Wherever "null" turns up in the entries, copy out the line that holds it.

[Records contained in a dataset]
○ ○ ○

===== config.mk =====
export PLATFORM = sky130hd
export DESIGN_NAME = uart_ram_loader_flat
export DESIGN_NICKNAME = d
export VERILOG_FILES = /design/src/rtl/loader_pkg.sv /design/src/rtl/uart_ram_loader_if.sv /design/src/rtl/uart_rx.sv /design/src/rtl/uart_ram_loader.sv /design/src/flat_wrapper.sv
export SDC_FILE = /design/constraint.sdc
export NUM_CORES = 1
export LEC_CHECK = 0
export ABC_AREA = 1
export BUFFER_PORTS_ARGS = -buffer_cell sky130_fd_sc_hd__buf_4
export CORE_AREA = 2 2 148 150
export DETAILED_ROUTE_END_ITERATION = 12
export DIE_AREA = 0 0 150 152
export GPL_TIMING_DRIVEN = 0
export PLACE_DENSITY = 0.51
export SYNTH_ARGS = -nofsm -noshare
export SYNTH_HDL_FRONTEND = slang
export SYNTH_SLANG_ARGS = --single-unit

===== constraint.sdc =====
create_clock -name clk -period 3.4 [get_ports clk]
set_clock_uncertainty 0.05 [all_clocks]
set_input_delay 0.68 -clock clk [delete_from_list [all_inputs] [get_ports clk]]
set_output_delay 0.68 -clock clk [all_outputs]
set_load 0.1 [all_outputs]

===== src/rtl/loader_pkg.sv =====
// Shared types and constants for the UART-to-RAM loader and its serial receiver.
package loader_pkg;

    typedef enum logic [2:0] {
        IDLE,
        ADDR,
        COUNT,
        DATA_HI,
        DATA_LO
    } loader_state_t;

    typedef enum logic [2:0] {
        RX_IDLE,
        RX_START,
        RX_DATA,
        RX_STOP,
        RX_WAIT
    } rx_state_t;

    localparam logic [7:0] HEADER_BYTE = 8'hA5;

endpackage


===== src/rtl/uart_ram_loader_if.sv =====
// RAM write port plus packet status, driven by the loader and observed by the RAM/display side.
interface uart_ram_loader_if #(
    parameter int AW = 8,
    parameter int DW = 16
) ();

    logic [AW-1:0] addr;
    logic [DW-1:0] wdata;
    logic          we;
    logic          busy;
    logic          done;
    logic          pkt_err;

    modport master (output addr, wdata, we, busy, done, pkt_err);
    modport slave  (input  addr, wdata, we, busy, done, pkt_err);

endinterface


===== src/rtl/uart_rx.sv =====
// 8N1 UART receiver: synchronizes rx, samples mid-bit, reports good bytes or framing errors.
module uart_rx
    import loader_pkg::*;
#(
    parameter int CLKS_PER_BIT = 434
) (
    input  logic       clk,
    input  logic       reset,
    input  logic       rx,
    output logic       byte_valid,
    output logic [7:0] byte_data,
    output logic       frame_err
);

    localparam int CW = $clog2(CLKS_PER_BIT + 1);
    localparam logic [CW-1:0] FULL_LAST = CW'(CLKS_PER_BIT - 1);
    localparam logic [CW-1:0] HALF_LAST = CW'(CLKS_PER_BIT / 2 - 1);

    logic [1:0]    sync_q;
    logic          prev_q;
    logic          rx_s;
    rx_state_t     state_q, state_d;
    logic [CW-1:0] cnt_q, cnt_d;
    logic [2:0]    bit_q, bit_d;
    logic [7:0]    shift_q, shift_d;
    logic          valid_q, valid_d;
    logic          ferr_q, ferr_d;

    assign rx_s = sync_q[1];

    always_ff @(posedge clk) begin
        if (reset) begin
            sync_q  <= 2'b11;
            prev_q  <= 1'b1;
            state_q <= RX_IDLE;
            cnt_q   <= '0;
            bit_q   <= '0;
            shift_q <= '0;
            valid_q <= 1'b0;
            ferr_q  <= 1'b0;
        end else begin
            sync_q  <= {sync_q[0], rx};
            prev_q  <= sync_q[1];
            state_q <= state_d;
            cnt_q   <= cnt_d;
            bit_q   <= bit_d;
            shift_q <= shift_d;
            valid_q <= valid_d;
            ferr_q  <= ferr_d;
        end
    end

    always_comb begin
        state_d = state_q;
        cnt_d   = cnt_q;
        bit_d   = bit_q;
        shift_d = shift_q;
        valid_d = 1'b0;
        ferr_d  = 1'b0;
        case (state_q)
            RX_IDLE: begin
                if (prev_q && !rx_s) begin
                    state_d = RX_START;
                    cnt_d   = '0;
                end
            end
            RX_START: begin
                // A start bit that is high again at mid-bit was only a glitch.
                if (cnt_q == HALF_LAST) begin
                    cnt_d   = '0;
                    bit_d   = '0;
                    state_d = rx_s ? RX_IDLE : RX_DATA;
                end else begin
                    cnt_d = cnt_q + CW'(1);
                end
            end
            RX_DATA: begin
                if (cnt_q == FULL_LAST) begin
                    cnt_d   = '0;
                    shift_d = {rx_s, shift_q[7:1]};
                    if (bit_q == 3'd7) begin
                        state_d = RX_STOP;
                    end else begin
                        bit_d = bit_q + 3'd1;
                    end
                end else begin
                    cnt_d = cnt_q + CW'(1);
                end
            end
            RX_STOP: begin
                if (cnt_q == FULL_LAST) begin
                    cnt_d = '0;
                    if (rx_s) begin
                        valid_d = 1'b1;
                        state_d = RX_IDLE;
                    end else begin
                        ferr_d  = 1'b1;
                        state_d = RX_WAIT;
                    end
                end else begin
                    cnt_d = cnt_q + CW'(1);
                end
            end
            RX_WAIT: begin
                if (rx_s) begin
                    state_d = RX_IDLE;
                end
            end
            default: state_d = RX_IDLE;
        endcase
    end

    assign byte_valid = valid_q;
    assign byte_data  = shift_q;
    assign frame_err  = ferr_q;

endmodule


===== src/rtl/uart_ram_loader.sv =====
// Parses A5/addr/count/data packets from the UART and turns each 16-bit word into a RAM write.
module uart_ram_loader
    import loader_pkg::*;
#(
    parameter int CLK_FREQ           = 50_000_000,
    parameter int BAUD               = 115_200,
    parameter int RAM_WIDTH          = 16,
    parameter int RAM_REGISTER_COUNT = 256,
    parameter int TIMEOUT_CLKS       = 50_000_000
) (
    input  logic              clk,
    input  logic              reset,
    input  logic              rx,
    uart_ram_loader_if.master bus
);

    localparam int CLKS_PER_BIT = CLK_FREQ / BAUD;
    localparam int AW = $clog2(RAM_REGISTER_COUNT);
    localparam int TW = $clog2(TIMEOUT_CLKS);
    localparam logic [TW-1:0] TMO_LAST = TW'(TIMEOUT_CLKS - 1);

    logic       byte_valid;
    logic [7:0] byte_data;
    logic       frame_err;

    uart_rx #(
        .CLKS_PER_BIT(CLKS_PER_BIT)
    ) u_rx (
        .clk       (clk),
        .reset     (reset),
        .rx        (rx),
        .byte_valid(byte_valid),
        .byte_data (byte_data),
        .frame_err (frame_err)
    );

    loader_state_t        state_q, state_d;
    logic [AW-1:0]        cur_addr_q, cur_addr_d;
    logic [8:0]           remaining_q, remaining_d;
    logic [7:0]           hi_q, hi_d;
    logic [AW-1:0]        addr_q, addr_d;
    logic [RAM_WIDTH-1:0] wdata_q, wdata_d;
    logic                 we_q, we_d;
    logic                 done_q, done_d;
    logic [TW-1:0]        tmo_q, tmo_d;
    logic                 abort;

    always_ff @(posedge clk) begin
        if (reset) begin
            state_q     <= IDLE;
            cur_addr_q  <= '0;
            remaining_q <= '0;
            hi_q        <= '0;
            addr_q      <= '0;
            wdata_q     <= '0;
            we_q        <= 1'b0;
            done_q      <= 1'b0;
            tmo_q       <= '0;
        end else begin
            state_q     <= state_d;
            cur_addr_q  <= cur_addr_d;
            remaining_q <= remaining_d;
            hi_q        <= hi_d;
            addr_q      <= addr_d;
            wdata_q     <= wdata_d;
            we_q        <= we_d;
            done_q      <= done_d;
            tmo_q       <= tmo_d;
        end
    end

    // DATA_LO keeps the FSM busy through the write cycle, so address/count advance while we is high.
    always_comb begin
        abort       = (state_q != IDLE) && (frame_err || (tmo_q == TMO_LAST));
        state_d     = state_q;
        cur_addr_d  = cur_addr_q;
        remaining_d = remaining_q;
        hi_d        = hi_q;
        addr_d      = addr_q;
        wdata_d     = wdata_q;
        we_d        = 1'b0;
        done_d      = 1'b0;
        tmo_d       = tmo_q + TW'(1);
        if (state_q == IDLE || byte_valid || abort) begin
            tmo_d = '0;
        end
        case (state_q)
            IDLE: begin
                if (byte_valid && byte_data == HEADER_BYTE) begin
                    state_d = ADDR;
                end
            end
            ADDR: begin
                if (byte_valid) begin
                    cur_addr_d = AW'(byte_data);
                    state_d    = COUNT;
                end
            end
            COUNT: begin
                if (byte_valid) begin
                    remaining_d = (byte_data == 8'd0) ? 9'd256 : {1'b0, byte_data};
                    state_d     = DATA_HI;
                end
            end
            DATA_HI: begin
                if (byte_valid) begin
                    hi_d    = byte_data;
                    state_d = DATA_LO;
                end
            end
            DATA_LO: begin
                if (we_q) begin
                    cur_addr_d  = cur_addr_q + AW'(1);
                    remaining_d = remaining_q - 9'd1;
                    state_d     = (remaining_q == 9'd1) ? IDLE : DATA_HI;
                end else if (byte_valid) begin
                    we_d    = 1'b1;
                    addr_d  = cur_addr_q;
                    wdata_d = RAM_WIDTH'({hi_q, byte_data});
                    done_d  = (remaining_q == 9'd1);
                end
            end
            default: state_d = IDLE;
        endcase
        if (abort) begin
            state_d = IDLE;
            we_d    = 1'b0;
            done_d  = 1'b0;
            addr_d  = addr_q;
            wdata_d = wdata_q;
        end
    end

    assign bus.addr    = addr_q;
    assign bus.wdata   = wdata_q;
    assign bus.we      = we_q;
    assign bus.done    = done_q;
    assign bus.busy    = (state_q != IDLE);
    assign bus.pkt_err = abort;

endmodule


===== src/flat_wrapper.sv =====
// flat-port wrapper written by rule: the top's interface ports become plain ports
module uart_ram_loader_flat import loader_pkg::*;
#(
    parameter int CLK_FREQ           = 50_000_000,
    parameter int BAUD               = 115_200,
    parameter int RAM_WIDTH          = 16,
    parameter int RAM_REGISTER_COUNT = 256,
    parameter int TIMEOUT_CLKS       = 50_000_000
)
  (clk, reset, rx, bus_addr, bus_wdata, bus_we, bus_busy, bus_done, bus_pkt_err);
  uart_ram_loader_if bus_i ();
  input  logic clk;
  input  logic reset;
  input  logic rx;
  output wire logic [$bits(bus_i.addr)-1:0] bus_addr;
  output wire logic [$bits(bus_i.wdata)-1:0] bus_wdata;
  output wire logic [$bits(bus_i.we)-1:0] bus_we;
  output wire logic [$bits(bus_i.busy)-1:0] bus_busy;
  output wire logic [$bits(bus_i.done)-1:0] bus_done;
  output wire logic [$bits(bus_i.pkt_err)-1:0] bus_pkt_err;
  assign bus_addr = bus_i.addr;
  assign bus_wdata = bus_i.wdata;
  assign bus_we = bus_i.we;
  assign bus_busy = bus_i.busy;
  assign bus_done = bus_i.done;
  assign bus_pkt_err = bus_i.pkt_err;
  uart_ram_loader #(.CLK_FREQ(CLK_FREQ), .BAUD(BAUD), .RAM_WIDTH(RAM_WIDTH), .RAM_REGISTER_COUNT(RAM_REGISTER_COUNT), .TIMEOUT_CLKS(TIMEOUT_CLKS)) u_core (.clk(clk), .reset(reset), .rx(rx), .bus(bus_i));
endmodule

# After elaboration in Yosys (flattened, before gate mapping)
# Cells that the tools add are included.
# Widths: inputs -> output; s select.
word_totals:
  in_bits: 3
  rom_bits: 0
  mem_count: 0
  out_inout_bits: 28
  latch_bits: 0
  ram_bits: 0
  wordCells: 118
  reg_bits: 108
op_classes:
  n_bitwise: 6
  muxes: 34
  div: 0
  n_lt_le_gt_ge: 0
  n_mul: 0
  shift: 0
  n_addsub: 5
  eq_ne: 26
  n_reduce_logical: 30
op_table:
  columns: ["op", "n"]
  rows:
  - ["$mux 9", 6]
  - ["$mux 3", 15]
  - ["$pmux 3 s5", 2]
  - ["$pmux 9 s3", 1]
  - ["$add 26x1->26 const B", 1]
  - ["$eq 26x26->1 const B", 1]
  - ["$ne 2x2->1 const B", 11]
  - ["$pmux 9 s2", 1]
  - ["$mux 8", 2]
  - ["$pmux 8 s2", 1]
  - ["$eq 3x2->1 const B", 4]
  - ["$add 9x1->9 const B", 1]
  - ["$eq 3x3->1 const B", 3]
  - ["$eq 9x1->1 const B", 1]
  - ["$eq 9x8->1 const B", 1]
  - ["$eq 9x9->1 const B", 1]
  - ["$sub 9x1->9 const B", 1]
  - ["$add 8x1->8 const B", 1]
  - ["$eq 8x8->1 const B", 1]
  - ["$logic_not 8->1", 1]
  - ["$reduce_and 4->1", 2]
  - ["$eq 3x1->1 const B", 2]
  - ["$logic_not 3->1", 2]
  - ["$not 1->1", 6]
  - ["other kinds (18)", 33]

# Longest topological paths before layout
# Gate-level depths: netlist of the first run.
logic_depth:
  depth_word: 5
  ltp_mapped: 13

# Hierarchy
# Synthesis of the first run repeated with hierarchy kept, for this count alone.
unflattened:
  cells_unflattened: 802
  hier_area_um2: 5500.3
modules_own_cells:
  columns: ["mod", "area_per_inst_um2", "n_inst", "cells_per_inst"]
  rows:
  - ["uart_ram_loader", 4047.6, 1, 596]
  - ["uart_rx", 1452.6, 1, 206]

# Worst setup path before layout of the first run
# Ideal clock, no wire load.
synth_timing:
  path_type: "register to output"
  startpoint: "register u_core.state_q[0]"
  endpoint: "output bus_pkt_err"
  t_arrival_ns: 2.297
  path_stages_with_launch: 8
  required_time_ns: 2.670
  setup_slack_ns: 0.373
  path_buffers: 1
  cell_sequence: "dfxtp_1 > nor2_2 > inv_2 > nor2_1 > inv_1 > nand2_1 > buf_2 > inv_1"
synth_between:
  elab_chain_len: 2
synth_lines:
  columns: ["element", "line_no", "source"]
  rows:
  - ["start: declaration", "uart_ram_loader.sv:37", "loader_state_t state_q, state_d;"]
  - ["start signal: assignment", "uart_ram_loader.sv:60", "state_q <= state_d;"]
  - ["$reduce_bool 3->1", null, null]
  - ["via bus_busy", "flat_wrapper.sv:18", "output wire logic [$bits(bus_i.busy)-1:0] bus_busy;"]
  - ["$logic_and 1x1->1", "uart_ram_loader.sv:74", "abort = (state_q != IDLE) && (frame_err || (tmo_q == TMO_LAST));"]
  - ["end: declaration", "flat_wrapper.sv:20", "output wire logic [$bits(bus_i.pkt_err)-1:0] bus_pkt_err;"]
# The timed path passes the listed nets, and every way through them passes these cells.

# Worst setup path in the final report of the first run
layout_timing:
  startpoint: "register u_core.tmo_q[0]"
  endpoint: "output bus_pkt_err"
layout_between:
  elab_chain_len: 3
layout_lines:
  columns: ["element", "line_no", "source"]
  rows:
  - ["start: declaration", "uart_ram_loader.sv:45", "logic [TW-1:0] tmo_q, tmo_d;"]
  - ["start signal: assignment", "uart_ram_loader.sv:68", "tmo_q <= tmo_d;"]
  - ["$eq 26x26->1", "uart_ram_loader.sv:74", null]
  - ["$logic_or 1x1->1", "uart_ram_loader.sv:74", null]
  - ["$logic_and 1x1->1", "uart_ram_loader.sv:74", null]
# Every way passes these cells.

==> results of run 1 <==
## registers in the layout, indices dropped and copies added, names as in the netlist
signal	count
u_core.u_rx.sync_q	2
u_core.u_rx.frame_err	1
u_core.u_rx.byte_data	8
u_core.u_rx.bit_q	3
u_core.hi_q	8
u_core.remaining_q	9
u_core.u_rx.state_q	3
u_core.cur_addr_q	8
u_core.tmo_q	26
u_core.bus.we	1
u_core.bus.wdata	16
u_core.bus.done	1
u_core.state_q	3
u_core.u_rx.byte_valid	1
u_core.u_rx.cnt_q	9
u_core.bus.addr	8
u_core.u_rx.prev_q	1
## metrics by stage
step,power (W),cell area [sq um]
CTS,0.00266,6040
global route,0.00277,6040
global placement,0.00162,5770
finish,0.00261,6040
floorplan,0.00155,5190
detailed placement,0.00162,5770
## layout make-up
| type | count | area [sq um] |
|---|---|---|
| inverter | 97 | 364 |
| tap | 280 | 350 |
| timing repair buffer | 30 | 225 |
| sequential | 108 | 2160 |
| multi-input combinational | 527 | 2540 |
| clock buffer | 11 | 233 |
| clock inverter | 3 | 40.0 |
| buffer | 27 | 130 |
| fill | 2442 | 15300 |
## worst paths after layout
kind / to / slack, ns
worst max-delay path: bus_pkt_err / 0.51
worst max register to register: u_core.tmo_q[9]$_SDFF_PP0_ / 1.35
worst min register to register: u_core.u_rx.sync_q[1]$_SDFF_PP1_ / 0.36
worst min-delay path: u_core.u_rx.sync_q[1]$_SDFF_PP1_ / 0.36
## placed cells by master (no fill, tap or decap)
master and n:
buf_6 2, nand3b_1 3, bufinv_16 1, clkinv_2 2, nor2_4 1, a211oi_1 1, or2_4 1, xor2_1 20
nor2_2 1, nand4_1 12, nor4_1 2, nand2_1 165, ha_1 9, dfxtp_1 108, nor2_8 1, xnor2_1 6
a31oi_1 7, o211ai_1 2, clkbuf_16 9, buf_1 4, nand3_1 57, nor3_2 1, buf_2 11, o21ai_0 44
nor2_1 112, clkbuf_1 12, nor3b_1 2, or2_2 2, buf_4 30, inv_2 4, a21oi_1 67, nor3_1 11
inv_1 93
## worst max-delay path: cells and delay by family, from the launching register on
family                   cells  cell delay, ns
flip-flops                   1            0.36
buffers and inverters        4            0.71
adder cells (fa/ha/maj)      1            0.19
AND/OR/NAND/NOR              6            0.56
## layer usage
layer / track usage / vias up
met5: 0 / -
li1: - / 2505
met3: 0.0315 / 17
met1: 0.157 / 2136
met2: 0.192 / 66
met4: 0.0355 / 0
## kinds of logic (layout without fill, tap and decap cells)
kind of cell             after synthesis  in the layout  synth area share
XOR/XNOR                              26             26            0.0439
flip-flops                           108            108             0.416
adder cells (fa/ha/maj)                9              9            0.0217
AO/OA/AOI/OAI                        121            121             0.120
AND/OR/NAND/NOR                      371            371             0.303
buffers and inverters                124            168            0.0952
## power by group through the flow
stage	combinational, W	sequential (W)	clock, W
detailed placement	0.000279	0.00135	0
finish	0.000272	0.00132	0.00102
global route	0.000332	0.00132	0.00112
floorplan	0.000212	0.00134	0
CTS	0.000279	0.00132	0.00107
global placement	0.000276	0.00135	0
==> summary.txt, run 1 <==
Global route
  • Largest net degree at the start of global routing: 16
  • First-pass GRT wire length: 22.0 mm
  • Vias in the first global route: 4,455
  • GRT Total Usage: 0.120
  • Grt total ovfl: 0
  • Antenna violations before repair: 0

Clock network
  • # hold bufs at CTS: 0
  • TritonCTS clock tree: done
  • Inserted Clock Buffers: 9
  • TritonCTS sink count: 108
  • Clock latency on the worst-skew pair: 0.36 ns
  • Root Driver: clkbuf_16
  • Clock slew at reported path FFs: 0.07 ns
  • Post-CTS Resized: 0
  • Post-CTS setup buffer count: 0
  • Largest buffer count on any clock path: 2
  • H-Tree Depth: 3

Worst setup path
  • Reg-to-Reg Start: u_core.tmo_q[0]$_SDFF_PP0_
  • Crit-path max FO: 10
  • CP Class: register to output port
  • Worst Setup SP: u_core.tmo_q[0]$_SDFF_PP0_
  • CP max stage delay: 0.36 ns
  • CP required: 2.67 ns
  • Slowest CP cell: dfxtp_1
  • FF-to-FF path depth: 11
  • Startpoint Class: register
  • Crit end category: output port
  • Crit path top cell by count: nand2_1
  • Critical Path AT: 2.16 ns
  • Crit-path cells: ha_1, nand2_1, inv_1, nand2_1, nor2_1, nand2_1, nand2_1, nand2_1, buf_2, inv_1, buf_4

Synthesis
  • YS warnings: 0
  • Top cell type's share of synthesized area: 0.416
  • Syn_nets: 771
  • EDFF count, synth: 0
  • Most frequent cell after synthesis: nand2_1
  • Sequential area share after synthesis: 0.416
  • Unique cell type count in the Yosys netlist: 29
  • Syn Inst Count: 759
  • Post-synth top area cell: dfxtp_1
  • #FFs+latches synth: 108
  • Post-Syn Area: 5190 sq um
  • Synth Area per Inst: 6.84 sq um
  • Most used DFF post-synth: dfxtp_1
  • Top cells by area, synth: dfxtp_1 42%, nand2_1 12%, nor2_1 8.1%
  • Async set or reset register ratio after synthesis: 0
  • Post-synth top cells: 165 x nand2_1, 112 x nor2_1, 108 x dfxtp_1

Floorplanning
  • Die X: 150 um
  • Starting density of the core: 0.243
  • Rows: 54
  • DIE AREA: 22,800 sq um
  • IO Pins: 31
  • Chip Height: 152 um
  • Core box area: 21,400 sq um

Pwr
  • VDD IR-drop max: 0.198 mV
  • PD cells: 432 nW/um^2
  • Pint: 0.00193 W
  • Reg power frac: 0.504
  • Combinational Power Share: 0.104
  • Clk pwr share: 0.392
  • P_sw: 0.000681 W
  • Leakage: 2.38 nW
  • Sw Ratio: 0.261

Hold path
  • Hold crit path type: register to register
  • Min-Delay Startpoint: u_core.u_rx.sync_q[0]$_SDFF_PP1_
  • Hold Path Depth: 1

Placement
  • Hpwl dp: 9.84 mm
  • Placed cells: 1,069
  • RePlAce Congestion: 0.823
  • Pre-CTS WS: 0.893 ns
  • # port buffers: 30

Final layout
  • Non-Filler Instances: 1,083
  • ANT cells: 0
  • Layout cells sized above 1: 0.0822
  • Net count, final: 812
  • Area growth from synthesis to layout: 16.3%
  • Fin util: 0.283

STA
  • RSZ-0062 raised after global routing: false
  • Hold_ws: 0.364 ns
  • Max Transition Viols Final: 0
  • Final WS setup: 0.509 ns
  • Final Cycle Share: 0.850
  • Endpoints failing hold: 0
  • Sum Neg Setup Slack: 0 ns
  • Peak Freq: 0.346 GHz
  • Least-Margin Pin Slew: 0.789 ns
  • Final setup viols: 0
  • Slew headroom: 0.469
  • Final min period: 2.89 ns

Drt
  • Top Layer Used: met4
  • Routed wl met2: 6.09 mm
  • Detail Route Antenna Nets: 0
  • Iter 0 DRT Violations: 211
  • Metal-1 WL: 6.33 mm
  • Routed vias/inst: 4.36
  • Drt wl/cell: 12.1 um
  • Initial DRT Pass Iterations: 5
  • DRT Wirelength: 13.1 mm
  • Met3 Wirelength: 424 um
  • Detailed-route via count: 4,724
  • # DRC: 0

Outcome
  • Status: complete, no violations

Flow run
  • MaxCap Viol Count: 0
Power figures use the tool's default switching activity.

○ ○ ○

■ Exercise output
  - ["$reduce_bool 3->1", null, null]
  - ["$eq 26x26->1", "uart_ram_loader.sv:74", null]
  - ["$logic_or 1x1->1", "uart_ram_loader.sv:74", null]
  - ["$logic_and 1x1->1", "uart_ram_loader.sv:74", null]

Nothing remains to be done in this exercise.